● **What you should do**: All the data below should be printed again without a single difference.

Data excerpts
-----

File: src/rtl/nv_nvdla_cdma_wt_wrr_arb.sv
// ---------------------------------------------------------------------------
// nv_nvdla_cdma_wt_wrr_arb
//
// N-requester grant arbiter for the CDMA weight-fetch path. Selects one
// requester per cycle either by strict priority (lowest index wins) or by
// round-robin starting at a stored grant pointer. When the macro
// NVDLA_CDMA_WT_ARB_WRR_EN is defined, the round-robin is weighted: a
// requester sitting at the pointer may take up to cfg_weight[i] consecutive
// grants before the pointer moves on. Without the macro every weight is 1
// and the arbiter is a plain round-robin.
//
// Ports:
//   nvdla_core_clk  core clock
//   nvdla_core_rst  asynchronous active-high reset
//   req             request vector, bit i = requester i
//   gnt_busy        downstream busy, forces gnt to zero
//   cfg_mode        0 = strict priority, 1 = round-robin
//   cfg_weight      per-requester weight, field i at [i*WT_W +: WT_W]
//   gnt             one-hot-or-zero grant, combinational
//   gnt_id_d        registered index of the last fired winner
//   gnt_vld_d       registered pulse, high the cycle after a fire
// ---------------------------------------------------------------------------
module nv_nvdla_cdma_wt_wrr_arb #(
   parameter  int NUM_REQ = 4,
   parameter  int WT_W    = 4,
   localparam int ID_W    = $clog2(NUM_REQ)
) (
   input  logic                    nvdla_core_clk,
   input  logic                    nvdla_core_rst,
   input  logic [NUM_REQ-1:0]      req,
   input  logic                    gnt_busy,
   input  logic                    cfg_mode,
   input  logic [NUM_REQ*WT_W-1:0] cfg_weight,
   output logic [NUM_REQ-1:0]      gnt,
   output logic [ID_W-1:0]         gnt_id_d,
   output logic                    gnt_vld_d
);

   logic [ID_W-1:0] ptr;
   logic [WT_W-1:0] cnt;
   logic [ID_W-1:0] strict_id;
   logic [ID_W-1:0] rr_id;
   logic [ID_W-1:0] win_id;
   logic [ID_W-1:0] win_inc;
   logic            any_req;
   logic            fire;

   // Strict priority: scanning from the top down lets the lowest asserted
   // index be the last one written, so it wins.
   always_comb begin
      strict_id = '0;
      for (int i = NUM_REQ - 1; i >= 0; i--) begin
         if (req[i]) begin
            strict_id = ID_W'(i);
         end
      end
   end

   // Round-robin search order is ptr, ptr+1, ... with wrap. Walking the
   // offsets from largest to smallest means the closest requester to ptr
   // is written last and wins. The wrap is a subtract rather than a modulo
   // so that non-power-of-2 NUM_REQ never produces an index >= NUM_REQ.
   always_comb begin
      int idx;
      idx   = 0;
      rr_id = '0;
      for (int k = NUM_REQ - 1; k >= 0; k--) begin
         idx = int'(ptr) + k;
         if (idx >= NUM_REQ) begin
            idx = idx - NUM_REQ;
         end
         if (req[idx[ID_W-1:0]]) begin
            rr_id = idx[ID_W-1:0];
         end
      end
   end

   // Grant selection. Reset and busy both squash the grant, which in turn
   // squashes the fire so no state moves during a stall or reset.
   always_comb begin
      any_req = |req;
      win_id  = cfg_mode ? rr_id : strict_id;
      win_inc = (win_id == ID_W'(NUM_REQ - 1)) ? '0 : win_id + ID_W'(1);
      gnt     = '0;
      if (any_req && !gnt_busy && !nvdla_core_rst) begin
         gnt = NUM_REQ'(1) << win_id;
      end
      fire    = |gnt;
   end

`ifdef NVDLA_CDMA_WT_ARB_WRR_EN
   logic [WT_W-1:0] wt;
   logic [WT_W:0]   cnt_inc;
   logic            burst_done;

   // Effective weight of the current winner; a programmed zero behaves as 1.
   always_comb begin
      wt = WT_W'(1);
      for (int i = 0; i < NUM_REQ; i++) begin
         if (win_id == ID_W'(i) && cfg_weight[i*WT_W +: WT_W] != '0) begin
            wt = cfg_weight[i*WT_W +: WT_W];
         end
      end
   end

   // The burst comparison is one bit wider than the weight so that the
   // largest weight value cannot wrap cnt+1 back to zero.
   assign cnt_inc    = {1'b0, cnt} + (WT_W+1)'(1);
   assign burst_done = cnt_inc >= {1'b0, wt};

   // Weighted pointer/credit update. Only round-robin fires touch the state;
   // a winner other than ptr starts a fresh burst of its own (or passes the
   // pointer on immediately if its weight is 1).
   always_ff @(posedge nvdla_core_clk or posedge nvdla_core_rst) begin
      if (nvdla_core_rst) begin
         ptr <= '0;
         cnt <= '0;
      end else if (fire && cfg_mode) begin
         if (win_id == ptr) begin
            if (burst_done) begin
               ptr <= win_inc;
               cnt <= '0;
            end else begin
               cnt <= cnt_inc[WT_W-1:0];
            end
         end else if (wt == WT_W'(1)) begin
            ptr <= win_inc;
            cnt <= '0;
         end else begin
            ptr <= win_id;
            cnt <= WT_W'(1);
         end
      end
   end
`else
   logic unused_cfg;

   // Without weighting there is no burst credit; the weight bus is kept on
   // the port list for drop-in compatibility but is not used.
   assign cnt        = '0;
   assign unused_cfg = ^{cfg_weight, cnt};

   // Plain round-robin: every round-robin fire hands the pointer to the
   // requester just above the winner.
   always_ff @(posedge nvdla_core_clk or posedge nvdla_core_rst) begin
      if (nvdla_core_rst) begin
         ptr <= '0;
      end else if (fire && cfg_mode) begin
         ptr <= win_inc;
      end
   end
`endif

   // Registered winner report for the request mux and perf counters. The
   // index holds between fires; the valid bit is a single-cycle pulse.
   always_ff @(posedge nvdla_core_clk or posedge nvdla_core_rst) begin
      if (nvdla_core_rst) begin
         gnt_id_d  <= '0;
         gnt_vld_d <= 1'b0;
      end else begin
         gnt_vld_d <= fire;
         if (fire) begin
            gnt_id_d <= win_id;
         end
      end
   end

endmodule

-----

● **Reply to the exercise**:
File: src/rtl/nv_nvdla_cdma_wt_wrr_arb.sv
// ---------------------------------------------------------------------------
// nv_nvdla_cdma_wt_wrr_arb
//
// N-requester grant arbiter for the CDMA weight-fetch path. Selects one
// requester per cycle either by strict priority (lowest index wins) or by
// round-robin starting at a stored grant pointer. When the macro
// NVDLA_CDMA_WT_ARB_WRR_EN is defined, the round-robin is weighted: a
// requester sitting at the pointer may take up to cfg_weight[i] consecutive
// grants before the pointer moves on. Without the macro every weight is 1
// and the arbiter is a plain round-robin.
//
// Ports:
//   nvdla_core_clk  core clock
//   nvdla_core_rst  asynchronous active-high reset
//   req             request vector, bit i = requester i
//   gnt_busy        downstream busy, forces gnt to zero
//   cfg_mode        0 = strict priority, 1 = round-robin
//   cfg_weight      per-requester weight, field i at [i*WT_W +: WT_W]
//   gnt             one-hot-or-zero grant, combinational
//   gnt_id_d        registered index of the last fired winner
//   gnt_vld_d       registered pulse, high the cycle after a fire
// ---------------------------------------------------------------------------
module nv_nvdla_cdma_wt_wrr_arb #(
   parameter  int NUM_REQ = 4,
   parameter  int WT_W    = 4,
   localparam int ID_W    = $clog2(NUM_REQ)
) (
   input  logic                    nvdla_core_clk,
   input  logic                    nvdla_core_rst,
   input  logic [NUM_REQ-1:0]      req,
   input  logic                    gnt_busy,
   input  logic                    cfg_mode,
   input  logic [NUM_REQ*WT_W-1:0] cfg_weight,
   output logic [NUM_REQ-1:0]      gnt,
   output logic [ID_W-1:0]         gnt_id_d,
   output logic                    gnt_vld_d
);

   logic [ID_W-1:0] ptr;
   logic [WT_W-1:0] cnt;
   logic [ID_W-1:0] strict_id;
   logic [ID_W-1:0] rr_id;
   logic [ID_W-1:0] win_id;
   logic [ID_W-1:0] win_inc;
   logic            any_req;
   logic            fire;

   // Strict priority: scanning from the top down lets the lowest asserted
   // index be the last one written, so it wins.
   always_comb begin
      strict_id = '0;
      for (int i = NUM_REQ - 1; i >= 0; i--) begin
         if (req[i]) begin
            strict_id = ID_W'(i);
         end
      end
   end

   // Round-robin search order is ptr, ptr+1, ... with wrap. Walking the
   // offsets from largest to smallest means the closest requester to ptr
   // is written last and wins. The wrap is a subtract rather than a modulo
   // so that non-power-of-2 NUM_REQ never produces an index >= NUM_REQ.
   always_comb begin
      int idx;
      idx   = 0;
      rr_id = '0;
      for (int k = NUM_REQ - 1; k >= 0; k--) begin
         idx = int'(ptr) + k;
         if (idx >= NUM_REQ) begin
            idx = idx - NUM_REQ;
         end
         if (req[idx[ID_W-1:0]]) begin
            rr_id = idx[ID_W-1:0];
         end
      end
   end

   // Grant selection. Reset and busy both squash the grant, which in turn
   // squashes the fire so no state moves during a stall or reset.
   always_comb begin
      any_req = |req;
      win_id  = cfg_mode ? rr_id : strict_id;
      win_inc = (win_id == ID_W'(NUM_REQ - 1)) ? '0 : win_id + ID_W'(1);
      gnt     = '0;
      if (any_req && !gnt_busy && !nvdla_core_rst) begin
         gnt = NUM_REQ'(1) << win_id;
      end
      fire    = |gnt;
   end

`ifdef NVDLA_CDMA_WT_ARB_WRR_EN
   logic [WT_W-1:0] wt;
   logic [WT_W:0]   cnt_inc;
   logic            burst_done;

   // Effective weight of the current winner; a programmed zero behaves as 1.
   always_comb begin
      wt = WT_W'(1);
      for (int i = 0; i < NUM_REQ; i++) begin
         if (win_id == ID_W'(i) && cfg_weight[i*WT_W +: WT_W] != '0) begin
            wt = cfg_weight[i*WT_W +: WT_W];
         end
      end
   end

   // The burst comparison is one bit wider than the weight so that the
   // largest weight value cannot wrap cnt+1 back to zero.
   assign cnt_inc    = {1'b0, cnt} + (WT_W+1)'(1);
   assign burst_done = cnt_inc >= {1'b0, wt};

   // Weighted pointer/credit update. Only round-robin fires touch the state;
   // a winner other than ptr starts a fresh burst of its own (or passes the
   // pointer on immediately if its weight is 1).
   always_ff @(posedge nvdla_core_clk or posedge nvdla_core_rst) begin
      if (nvdla_core_rst) begin
         ptr <= '0;
         cnt <= '0;
      end else if (fire && cfg_mode) begin
         if (win_id == ptr) begin
            if (burst_done) begin
               ptr <= win_inc;
               cnt <= '0;
            end else begin
               cnt <= cnt_inc[WT_W-1:0];
            end
         end else if (wt == WT_W'(1)) begin
            ptr <= win_inc;
            cnt <= '0;
         end else begin
            ptr <= win_id;
            cnt <= WT_W'(1);
         end
      end
   end
`else
   logic unused_cfg;

   // Without weighting there is no burst credit; the weight bus is kept on
   // the port list for drop-in compatibility but is not used.
   assign cnt        = '0;
   assign unused_cfg = ^{cfg_weight, cnt};

   // Plain round-robin: every round-robin fire hands the pointer to the
   // requester just above the winner.
   always_ff @(posedge nvdla_core_clk or posedge nvdla_core_rst) begin
      if (nvdla_core_rst) begin
         ptr <= '0;
      end else if (fire && cfg_mode) begin
         ptr <= win_inc;
      end
   end
`endif

   // Registered winner report for the request mux and perf counters. The
   // index holds between fires; the valid bit is a single-cycle pulse.
   always_ff @(posedge nvdla_core_clk or posedge nvdla_core_rst) begin
      if (nvdla_core_rst) begin
         gnt_id_d  <= '0;
         gnt_vld_d <= 1'b0;
      end else begin
         gnt_vld_d <= fire;
         if (fire) begin
            gnt_id_d <= win_id;
         end
      end
   end

endmodule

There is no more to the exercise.